• _Records from a collection_:
· · · · · · ·

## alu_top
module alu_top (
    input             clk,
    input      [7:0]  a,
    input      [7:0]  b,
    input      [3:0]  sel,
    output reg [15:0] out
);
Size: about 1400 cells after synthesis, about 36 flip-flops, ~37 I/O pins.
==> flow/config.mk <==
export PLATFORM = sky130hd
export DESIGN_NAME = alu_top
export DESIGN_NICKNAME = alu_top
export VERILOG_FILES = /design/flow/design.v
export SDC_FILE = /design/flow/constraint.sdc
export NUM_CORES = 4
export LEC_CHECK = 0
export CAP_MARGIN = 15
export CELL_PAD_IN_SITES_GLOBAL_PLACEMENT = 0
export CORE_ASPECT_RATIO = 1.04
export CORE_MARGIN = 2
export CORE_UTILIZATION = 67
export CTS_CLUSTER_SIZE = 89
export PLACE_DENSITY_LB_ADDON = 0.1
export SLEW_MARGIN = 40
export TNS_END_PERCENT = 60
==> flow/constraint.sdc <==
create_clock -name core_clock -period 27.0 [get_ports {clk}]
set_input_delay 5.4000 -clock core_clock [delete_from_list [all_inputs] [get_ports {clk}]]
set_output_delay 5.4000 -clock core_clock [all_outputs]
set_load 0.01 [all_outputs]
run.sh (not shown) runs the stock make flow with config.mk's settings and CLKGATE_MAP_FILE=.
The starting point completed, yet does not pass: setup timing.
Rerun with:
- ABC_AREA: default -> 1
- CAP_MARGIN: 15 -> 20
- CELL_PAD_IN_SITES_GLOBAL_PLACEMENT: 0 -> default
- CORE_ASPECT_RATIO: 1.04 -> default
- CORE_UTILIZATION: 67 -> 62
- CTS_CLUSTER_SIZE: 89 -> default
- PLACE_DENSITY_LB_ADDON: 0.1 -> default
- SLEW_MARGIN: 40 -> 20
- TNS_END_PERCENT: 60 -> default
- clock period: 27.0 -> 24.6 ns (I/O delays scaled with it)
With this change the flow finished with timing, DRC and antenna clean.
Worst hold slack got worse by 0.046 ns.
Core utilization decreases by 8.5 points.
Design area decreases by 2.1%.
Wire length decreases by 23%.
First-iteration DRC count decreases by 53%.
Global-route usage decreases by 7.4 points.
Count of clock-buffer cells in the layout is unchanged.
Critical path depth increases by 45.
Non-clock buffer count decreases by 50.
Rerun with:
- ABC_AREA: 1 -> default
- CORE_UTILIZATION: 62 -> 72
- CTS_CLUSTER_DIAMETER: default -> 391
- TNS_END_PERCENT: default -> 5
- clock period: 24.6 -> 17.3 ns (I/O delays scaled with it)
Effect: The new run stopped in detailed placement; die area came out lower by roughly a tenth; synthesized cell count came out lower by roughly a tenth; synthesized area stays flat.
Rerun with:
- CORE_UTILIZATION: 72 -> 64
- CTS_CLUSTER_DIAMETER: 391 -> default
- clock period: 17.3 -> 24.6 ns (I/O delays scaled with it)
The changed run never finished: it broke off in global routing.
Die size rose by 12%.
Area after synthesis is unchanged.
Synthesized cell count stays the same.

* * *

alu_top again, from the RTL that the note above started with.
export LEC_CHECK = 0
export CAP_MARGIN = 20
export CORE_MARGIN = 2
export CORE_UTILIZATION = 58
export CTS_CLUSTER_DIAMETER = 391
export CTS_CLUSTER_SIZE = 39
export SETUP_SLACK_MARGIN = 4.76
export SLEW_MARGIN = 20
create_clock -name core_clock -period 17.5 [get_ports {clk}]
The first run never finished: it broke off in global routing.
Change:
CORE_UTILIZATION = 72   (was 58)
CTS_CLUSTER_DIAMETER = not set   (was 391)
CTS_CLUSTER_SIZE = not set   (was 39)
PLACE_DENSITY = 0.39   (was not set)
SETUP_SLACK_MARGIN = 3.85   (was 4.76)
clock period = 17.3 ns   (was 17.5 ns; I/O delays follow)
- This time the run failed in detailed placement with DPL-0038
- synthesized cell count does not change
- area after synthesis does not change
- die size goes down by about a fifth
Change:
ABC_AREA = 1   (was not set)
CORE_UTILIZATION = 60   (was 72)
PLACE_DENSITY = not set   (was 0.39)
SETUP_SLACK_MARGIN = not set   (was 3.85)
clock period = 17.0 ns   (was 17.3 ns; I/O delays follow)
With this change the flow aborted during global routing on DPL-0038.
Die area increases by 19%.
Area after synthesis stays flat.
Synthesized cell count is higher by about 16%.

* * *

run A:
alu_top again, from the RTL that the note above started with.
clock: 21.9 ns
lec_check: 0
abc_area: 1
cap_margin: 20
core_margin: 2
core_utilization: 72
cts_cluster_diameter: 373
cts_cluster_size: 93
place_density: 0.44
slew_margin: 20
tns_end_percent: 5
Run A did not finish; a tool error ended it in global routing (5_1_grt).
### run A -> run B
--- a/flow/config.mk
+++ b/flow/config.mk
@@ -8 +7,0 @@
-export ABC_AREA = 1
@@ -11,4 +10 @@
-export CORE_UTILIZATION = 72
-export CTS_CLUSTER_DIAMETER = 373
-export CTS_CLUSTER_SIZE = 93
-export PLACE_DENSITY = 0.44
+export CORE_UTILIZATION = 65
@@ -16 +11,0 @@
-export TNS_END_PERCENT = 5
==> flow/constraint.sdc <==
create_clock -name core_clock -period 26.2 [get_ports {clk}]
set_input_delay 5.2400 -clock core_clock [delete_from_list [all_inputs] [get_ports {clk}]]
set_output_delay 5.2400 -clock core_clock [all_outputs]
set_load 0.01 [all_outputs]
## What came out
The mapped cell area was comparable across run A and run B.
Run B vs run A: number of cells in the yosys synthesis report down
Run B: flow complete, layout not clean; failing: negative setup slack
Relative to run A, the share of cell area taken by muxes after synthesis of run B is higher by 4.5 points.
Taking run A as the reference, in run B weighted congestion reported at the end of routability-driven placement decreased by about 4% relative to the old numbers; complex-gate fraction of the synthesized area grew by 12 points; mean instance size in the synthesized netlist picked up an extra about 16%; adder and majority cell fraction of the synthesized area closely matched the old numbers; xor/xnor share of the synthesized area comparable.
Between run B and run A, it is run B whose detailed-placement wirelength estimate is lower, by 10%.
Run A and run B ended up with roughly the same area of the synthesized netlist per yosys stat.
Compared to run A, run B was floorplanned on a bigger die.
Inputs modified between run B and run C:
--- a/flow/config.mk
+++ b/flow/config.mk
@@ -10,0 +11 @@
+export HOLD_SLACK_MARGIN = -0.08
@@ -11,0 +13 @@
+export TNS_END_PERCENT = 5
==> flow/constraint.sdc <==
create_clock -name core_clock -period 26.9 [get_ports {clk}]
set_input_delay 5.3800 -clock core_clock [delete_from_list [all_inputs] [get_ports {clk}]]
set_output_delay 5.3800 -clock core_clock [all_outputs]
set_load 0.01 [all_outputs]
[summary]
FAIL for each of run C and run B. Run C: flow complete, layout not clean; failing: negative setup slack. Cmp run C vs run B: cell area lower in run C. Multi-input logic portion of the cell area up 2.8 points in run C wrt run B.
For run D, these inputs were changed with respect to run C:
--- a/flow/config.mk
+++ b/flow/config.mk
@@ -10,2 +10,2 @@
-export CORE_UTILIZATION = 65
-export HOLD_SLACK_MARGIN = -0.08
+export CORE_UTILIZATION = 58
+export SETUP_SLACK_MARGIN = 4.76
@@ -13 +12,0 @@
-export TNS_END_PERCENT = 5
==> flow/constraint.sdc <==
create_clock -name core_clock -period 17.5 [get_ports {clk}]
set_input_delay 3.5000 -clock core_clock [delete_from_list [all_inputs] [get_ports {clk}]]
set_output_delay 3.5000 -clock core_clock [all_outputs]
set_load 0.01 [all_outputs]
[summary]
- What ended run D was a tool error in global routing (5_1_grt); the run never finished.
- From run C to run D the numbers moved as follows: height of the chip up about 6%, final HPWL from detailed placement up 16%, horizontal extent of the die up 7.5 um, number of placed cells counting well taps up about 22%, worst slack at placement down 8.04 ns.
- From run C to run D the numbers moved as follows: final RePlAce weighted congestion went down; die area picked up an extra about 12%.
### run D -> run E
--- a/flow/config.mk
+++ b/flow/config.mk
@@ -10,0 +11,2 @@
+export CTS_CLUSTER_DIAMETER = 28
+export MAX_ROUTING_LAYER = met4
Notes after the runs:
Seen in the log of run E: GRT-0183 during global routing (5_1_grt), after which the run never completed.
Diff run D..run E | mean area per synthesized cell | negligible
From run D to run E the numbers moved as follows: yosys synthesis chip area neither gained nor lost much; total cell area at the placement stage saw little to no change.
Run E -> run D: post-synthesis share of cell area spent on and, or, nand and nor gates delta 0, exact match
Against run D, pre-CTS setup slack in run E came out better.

· · · · · · ·

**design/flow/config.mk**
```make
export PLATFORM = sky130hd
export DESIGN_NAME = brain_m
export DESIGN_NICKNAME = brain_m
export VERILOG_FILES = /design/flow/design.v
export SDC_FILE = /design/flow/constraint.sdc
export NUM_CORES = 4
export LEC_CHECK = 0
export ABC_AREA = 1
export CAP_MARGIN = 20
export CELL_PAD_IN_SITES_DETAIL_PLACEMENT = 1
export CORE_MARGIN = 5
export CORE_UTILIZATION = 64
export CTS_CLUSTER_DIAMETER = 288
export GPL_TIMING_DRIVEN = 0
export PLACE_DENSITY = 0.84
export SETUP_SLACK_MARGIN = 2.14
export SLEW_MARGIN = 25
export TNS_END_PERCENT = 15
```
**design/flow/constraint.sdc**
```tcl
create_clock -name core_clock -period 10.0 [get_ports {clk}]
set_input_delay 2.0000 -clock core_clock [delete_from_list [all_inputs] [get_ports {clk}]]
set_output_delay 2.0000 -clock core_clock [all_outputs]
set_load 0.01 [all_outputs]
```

· · · · · · ·

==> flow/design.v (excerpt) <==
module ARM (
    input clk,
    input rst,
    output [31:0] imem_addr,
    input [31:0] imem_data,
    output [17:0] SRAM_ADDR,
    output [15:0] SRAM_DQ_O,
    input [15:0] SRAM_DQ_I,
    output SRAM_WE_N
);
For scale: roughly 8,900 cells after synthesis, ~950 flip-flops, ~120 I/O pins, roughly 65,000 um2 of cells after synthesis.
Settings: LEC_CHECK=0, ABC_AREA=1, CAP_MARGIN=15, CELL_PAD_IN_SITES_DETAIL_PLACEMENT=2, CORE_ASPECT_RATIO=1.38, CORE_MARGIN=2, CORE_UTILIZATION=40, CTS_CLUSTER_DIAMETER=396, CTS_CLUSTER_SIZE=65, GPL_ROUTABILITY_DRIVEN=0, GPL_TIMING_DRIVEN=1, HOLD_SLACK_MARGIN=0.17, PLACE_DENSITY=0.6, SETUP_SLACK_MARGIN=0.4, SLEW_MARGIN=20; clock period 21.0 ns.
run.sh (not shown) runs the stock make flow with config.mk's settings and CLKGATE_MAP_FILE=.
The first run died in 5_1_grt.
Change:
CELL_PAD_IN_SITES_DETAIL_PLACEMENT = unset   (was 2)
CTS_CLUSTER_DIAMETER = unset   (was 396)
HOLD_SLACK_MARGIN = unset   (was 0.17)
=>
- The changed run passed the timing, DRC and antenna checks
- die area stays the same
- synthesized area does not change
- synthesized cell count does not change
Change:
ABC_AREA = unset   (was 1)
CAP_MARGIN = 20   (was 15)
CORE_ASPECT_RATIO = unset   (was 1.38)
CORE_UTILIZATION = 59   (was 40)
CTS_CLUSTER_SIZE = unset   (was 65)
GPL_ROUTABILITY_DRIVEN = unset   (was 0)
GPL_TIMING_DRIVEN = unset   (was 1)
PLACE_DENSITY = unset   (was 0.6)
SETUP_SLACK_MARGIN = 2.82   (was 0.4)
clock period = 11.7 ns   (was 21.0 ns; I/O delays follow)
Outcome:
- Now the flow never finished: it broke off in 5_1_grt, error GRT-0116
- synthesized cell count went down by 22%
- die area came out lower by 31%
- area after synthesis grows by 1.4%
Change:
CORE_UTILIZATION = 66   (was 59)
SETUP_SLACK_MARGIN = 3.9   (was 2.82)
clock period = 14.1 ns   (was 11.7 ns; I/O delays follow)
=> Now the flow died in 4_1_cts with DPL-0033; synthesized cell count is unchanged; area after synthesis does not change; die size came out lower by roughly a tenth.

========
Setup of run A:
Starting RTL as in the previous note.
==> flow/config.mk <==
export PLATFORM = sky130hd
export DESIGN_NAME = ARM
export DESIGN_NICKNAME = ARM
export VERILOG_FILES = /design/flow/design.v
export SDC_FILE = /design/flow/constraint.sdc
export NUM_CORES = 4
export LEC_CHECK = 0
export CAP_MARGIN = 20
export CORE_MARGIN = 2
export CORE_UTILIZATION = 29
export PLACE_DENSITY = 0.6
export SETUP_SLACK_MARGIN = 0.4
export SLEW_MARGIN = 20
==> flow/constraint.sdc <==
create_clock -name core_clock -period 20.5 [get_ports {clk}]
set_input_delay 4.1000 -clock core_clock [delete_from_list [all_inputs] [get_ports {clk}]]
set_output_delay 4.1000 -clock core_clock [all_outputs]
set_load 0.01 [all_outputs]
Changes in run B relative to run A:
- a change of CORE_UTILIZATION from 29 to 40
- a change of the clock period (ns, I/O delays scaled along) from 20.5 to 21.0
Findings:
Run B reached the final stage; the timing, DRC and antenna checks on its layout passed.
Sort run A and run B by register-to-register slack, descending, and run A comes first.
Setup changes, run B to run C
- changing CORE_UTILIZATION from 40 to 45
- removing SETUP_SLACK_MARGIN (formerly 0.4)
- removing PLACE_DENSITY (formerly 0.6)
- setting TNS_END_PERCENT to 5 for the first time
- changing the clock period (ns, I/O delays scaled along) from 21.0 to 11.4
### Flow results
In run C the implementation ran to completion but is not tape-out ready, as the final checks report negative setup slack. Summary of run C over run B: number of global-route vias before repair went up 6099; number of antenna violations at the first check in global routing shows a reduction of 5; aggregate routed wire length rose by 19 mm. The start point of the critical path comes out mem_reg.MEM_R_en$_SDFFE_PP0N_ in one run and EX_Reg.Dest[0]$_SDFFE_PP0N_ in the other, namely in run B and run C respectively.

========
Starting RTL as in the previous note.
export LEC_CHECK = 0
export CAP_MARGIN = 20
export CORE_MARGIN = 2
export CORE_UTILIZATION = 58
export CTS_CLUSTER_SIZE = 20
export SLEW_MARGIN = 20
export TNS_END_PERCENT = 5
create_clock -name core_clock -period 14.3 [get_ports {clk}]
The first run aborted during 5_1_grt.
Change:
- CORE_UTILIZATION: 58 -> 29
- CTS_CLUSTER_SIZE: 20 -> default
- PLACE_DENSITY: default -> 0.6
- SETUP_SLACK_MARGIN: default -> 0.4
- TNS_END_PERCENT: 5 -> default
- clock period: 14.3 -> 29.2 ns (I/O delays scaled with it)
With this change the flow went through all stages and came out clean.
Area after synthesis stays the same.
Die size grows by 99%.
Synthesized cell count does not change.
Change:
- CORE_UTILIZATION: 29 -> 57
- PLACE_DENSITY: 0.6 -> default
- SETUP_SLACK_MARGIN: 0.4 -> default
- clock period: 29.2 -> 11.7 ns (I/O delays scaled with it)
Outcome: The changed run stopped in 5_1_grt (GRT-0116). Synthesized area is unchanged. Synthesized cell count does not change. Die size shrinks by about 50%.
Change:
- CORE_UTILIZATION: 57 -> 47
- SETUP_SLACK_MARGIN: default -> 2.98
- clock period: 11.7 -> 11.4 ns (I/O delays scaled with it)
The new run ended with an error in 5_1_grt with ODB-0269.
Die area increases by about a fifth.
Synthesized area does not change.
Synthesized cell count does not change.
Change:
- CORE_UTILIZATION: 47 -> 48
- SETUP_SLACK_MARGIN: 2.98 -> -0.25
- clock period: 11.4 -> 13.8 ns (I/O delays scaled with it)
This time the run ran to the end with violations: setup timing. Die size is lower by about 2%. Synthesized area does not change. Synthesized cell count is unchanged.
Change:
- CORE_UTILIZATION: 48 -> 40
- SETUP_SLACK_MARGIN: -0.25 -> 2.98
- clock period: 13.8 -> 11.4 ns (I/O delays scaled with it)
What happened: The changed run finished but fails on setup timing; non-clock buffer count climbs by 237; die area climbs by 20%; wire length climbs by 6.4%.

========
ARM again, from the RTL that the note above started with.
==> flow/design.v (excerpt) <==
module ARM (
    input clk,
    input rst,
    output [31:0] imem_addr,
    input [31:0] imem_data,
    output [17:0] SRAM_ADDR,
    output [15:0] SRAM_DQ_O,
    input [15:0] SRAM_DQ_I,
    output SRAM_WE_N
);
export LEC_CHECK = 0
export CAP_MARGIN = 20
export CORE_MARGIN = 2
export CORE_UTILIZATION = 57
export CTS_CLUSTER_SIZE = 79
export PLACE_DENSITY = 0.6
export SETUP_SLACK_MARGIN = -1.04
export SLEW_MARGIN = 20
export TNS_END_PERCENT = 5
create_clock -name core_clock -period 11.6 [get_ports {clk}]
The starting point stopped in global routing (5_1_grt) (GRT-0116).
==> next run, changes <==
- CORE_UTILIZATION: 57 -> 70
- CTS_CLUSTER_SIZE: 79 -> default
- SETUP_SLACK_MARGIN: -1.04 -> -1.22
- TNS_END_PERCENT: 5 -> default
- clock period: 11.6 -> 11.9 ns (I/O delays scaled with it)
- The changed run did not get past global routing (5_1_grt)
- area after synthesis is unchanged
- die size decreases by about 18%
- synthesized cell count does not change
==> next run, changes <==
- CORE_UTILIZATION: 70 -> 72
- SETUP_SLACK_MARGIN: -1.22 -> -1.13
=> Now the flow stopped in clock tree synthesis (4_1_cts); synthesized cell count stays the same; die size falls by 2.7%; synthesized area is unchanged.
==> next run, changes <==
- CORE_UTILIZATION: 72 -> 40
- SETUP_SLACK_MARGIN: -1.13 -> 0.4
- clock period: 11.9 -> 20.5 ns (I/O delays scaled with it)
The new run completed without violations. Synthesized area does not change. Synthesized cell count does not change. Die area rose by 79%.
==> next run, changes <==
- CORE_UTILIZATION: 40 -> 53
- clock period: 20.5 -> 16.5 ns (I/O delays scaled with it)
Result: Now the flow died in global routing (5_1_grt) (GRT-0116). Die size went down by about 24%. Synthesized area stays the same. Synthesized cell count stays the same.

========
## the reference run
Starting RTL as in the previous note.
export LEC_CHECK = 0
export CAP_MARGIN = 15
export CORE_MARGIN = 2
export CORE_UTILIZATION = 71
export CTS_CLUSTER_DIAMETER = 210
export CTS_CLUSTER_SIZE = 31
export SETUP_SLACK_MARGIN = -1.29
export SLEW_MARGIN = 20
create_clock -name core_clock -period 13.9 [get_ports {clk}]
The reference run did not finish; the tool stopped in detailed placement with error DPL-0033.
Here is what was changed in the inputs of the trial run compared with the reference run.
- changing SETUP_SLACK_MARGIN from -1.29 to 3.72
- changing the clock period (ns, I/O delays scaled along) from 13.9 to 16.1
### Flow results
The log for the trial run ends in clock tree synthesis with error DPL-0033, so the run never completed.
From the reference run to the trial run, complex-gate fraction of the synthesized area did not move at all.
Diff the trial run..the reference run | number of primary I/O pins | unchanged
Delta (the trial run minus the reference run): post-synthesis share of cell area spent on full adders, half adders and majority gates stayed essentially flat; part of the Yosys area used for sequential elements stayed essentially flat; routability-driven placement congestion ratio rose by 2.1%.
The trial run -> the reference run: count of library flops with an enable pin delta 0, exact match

· · · · · · ·

• _Exercise requirements_: Reproduce, word for word and in full, only the lines above that start at the line with "export CELL_PAD_IN_SITES_GLOBAL_PLACEMENT = 0" and run through the line with "create_clock -name core_clock -period 27.0", both ends included.

• _Task response_:
export CELL_PAD_IN_SITES_GLOBAL_PLACEMENT = 0
export CORE_ASPECT_RATIO = 1.04
export CORE_MARGIN = 2
export CORE_UTILIZATION = 67
export CTS_CLUSTER_SIZE = 89
export PLACE_DENSITY_LB_ADDON = 0.1
export SLEW_MARGIN = 40
export TNS_END_PERCENT = 60
==> flow/constraint.sdc <==
create_clock -name core_clock -period 27.0 [get_ports {clk}]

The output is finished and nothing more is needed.